Last year, Erin Duffy, a president of the Humanitarian Club, won the award. She helped with providing lunches for the low-income kids during summer school. Then she helped with the Kennett Mini-thon. During her high school years, she helped raise over $100,000 for childhood cancer. She is a member of the class of ’22 at George Washington University where she does volunteer work on top of her studies. This summer she is at home doing a Legal Services internship.
This year’s award went to Molly Kathrine Hohner. She was excited about Kennett High School’s Science, Technology, Engineering & Math (STEM) program. As a sophomore, Molly found herself in a STEM class entitled Principles of Engineering with 15 boys and no other girls. There was something very wrong with that picture. As a member of the Robotics team, she learned about the Society of Women Engineers (SWE) and she set up an SWE club in the school. This included finding an advisor, writing a constitution and recruiting members.
She says this is a lot harder than it sounds. We are hard-wired when it comes to a number of gender roles. I remember when I was trying to get my five year old daughter to consider Med school, she responded; Daddy don’t you know girls are nurses and boys are doctors. I hadn’t even considered engineering for my own daughter with only two girls in my Engineering class at Penn State out of 1,000 students. Only one graduated out of 500.
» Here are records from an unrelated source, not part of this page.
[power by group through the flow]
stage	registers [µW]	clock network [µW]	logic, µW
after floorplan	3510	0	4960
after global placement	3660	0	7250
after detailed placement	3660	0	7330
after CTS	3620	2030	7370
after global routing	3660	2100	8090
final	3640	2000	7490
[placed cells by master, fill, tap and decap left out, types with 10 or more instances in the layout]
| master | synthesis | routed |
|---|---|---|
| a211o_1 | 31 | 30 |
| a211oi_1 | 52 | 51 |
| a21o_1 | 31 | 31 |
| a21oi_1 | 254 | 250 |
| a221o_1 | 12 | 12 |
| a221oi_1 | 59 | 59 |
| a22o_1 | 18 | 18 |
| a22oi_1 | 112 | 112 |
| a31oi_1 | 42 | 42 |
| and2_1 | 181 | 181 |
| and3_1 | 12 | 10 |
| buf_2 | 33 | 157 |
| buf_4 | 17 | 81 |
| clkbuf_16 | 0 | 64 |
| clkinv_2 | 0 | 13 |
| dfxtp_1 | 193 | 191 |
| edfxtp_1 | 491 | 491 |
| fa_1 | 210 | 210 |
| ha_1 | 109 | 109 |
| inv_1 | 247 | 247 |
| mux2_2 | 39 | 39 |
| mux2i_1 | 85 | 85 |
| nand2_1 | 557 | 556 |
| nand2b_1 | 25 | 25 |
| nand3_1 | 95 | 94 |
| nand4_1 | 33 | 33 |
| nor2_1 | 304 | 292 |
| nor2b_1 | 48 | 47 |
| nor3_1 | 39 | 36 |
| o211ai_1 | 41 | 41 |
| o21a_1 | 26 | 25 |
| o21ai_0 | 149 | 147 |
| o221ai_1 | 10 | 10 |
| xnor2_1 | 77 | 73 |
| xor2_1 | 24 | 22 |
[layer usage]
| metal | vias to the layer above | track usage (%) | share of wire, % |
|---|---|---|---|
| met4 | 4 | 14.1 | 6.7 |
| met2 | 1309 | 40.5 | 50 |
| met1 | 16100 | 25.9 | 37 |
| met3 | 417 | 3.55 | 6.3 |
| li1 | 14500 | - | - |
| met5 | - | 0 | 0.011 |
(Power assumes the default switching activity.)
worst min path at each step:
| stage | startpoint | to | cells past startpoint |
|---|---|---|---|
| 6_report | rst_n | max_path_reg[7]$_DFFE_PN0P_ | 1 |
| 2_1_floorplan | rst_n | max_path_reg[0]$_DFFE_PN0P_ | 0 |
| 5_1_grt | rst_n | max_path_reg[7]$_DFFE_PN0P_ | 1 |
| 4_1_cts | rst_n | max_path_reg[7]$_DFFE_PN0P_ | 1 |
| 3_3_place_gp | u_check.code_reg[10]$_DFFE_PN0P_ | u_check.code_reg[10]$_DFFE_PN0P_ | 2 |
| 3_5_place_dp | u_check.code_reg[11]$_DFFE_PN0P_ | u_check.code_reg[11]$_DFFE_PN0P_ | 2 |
--- config.mk ---
export PLATFORM = sky130hd
export DESIGN_NAME = mmas_out
export DESIGN_NICKNAME = d
export VERILOG_FILES = /design/src/mmas_pkg.sv /design/src/mmas_out.sv
export SDC_FILE = /design/constraint.sdc
export NUM_CORES = 1
export LEC_CHECK = 0
export BUFFER_PORTS_ARGS = -buffer_cell sky130_fd_sc_hd__buf_2
export CAP_MARGIN = 20
export CELL_PAD_IN_SITES_DETAIL_PLACEMENT = 0
export CELL_PAD_IN_SITES_GLOBAL_PLACEMENT = 1
export CORE_AREA = 3 3 302 304
export DETAILED_ROUTE_END_ITERATION = 8
export DIE_AREA = 0 0 305 307
export PLACE_DENSITY_LB_ADDON = 0.12
export SLEW_MARGIN = 20
export SYNTH_ARGS = -nofsm -noshare
export SYNTH_HDL_FRONTEND = slang
export SYNTH_SLANG_ARGS = --single-unit
--- constraint.sdc ---
create_clock -name clk_i -period 9 [get_ports clk_i]
set_input_delay 1.8 -clock clk_i [delete_from_list [all_inputs] [get_ports clk_i]]
set_output_delay 1.8 -clock clk_i [all_outputs]
set_load 0.02 [all_outputs]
I was on the Learning Factory board at Penn State and we realized that the best way to improve the quality of the Engineering College was to get the women from the University who had the horsepower to be engineers to take engineering. We found only women who had someone significant in their life, like a father or brother who was an engineer, would take the risk of being a minority in the field of engineering. Only 14% of engineers are women today and much less than 1/3 of the PSU Engineering graduates are women. We have a way to go, but with leaders like Molly we will come closer to gender equality in STEM education. If for no other reason than with globalization, mechanization, and artificial intelligence, that is where the jobs will be in the future.
Watching Molly as President of the High School Robotics team, you can see what a great job she would do in leading a team to Mars, providing Uber with a car that runs on artificial intelligence, starting up a Fusion Power plant or providing a sustainable artificial heart.The opportunities are boundless.
Molly will be going off to the Schreyer Honors College at Penn State to major in Industrial Engineering. Penn State has the oldest IE department in the country and it is always in the top 10. I know, because that is my old department. It is now called Industrial and Manufacturing Engineering. It deals with the systems and processes of creating wealth, a handy education if you want to create a better world. .
In the last week, I have participated in three events recognizing graduating seniors in our communitty. To quote Melinda Gates from her new book, these kids are “Ready to Launch”. Thanks to our community’s willingness to pay for first-rate educations and some very talented educators; these kids are hitting the ground at full speed and taking on the world. I have no doubts about their results, creating places that will be great to grow up in and grow old, just like Kennett.